Work instructions:
Produce a perfect copy of the listing, matching each line.

= = =

==> src/hdl/firmware_update_manager.sv <==
// Dual bank firmware update manager with boot timeout fallback
`timescale 1ns/1ns
module firmware_update_manager #(
   parameter int unsigned BOOT_TIMEOUT_CYCLES = uplink_pkg::BOOT_TMO_CYC
) (
   input  wire logic                clock_i,
   input  wire logic                rst_b_i,
   input  wire logic                start_i,
   input  wire logic                write_done_i,
   input  wire logic                load_done_i,
   input  wire logic                boot_ack_i,
   output logic                     bank_write_o,
   output logic                     write_bank_o,
   output logic                     ctrl_load_o,
   output logic                     load_bank_o,
   output logic                     ctrl_run_o,
   output logic                     active_bank_o,
   output logic                     busy_o,
   output uplink_pkg::fw_state_t    state_o,
   output logic                     ok_pulse_o,
   output logic                     revert_pulse_o
);
   import uplink_pkg::*;

   localparam logic [CNT_W-1:0] TMO_LAST = CNT_W'(BOOT_TIMEOUT_CYCLES - 1);

   typedef struct packed {
      fw_state_t          state;
      logic               active_bank;
      logic               write_bank;
      logic [CNT_W-1:0]   cnt;
      logic               bank_write;
      logic               ctrl_load;
      logic               load_bank;
      logic               ctrl_run;
      logic               ok;
      logic               revert;
   } fw_regs_t;

   fw_regs_t fw_reg;
   fw_regs_t fw_next;

   // ---------------------------------------------------------------
   // Sequencer
   // ---------------------------------------------------------------
   always_comb begin
      fw_next        = fw_reg;
      fw_next.ok     = 1'b0;
      fw_next.revert = 1'b0;
      unique case (fw_reg.state)
         FW_IDLE: begin
            if (start_i) begin
               fw_next.write_bank = ~fw_reg.active_bank;
               fw_next.bank_write = 1'b1;
               fw_next.state      = FW_WRITE;
            end
         end
         FW_WRITE: begin
            if (write_done_i) begin
               fw_next.bank_write = 1'b0;
               fw_next.ctrl_run   = 1'b0;
               fw_next.ctrl_load  = 1'b1;
               fw_next.load_bank  = fw_reg.write_bank;
               fw_next.state      = FW_LOAD;
            end
         end
         FW_LOAD: begin
            if (load_done_i) begin
               fw_next.ctrl_load = 1'b0;
               fw_next.ctrl_run  = 1'b1;
               fw_next.cnt       = '0;
               fw_next.state     = FW_BOOT;
            end
         end
         FW_BOOT: begin
            if (boot_ack_i) begin
               fw_next.active_bank = fw_reg.write_bank;
               fw_next.ok          = 1'b1;
               fw_next.state       = FW_IDLE;
            end else if (fw_reg.cnt == TMO_LAST) begin
               fw_next.ctrl_run  = 1'b0;
               fw_next.ctrl_load = 1'b1;
               fw_next.load_bank = fw_reg.active_bank;
               fw_next.revert    = 1'b1;
               fw_next.state     = FW_REVERT;
            end else begin
               fw_next.cnt = fw_reg.cnt + 1'b1;
            end
         end
         FW_REVERT: begin
            if (load_done_i) begin
               fw_next.ctrl_load = 1'b0;
               fw_next.ctrl_run  = 1'b1;
               fw_next.state     = FW_IDLE;
            end
         end
         default: begin
            fw_next.state = FW_IDLE;
         end
      endcase
   end

   always_ff @(posedge clock_i) begin
      if (!rst_b_i) begin
         fw_reg          <= '0;
         fw_reg.state    <= FW_IDLE;
         fw_reg.ctrl_run <= 1'b1;
      end else begin
         fw_reg <= fw_next;
      end
   end

   assign bank_write_o   = fw_reg.bank_write;
   assign write_bank_o   = fw_reg.write_bank;
   assign ctrl_load_o    = fw_reg.ctrl_load;
   assign load_bank_o    = fw_reg.load_bank;
   assign ctrl_run_o     = fw_reg.ctrl_run;
   assign active_bank_o  = fw_reg.active_bank;
   assign busy_o         = (fw_reg.state != FW_IDLE);
   assign state_o        = fw_reg.state;
   assign ok_pulse_o     = fw_reg.ok;
   assign revert_pulse_o = fw_reg.revert;
endmodule : firmware_update_manager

= = =

Output for this task:
==> src/hdl/firmware_update_manager.sv <==
// Dual bank firmware update manager with boot timeout fallback
`timescale 1ns/1ns
module firmware_update_manager #(
   parameter int unsigned BOOT_TIMEOUT_CYCLES = uplink_pkg::BOOT_TMO_CYC
) (
   input  wire logic                clock_i,
   input  wire logic                rst_b_i,
   input  wire logic                start_i,
   input  wire logic                write_done_i,
   input  wire logic                load_done_i,
   input  wire logic                boot_ack_i,
   output logic                     bank_write_o,
   output logic                     write_bank_o,
   output logic                     ctrl_load_o,
   output logic                     load_bank_o,
   output logic                     ctrl_run_o,
   output logic                     active_bank_o,
   output logic                     busy_o,
   output uplink_pkg::fw_state_t    state_o,
   output logic                     ok_pulse_o,
   output logic                     revert_pulse_o
);
   import uplink_pkg::*;

   localparam logic [CNT_W-1:0] TMO_LAST = CNT_W'(BOOT_TIMEOUT_CYCLES - 1);

   typedef struct packed {
      fw_state_t          state;
      logic               active_bank;
      logic               write_bank;
      logic [CNT_W-1:0]   cnt;
      logic               bank_write;
      logic               ctrl_load;
      logic               load_bank;
      logic               ctrl_run;
      logic               ok;
      logic               revert;
   } fw_regs_t;

   fw_regs_t fw_reg;
   fw_regs_t fw_next;

   // ---------------------------------------------------------------
   // Sequencer
   // ---------------------------------------------------------------
   always_comb begin
      fw_next        = fw_reg;
      fw_next.ok     = 1'b0;
      fw_next.revert = 1'b0;
      unique case (fw_reg.state)
         FW_IDLE: begin
            if (start_i) begin
               fw_next.write_bank = ~fw_reg.active_bank;
               fw_next.bank_write = 1'b1;
               fw_next.state      = FW_WRITE;
            end
         end
         FW_WRITE: begin
            if (write_done_i) begin
               fw_next.bank_write = 1'b0;
               fw_next.ctrl_run   = 1'b0;
               fw_next.ctrl_load  = 1'b1;
               fw_next.load_bank  = fw_reg.write_bank;
               fw_next.state      = FW_LOAD;
            end
         end
         FW_LOAD: begin
            if (load_done_i) begin
               fw_next.ctrl_load = 1'b0;
               fw_next.ctrl_run  = 1'b1;
               fw_next.cnt       = '0;
               fw_next.state     = FW_BOOT;
            end
         end
         FW_BOOT: begin
            if (boot_ack_i) begin
               fw_next.active_bank = fw_reg.write_bank;
               fw_next.ok          = 1'b1;
               fw_next.state       = FW_IDLE;
            end else if (fw_reg.cnt == TMO_LAST) begin
               fw_next.ctrl_run  = 1'b0;
               fw_next.ctrl_load = 1'b1;
               fw_next.load_bank = fw_reg.active_bank;
               fw_next.revert    = 1'b1;
               fw_next.state     = FW_REVERT;
            end else begin
               fw_next.cnt = fw_reg.cnt + 1'b1;
            end
         end
         FW_REVERT: begin
            if (load_done_i) begin
               fw_next.ctrl_load = 1'b0;
               fw_next.ctrl_run  = 1'b1;
               fw_next.state     = FW_IDLE;
            end
         end
         default: begin
            fw_next.state = FW_IDLE;
         end
      endcase
   end

   always_ff @(posedge clock_i) begin
      if (!rst_b_i) begin
         fw_reg          <= '0;
         fw_reg.state    <= FW_IDLE;
         fw_reg.ctrl_run <= 1'b1;
      end else begin
         fw_reg <= fw_next;
      end
   end

   assign bank_write_o   = fw_reg.bank_write;
   assign write_bank_o   = fw_reg.write_bank;
   assign ctrl_load_o    = fw_reg.ctrl_load;
   assign load_bank_o    = fw_reg.load_bank;
   assign ctrl_run_o     = fw_reg.ctrl_run;
   assign active_bank_o  = fw_reg.active_bank;
   assign busy_o         = (fw_reg.state != FW_IDLE);
   assign state_o        = fw_reg.state;
   assign ok_pulse_o     = fw_reg.ok;
   assign revert_pulse_o = fw_reg.revert;
endmodule : firmware_update_manager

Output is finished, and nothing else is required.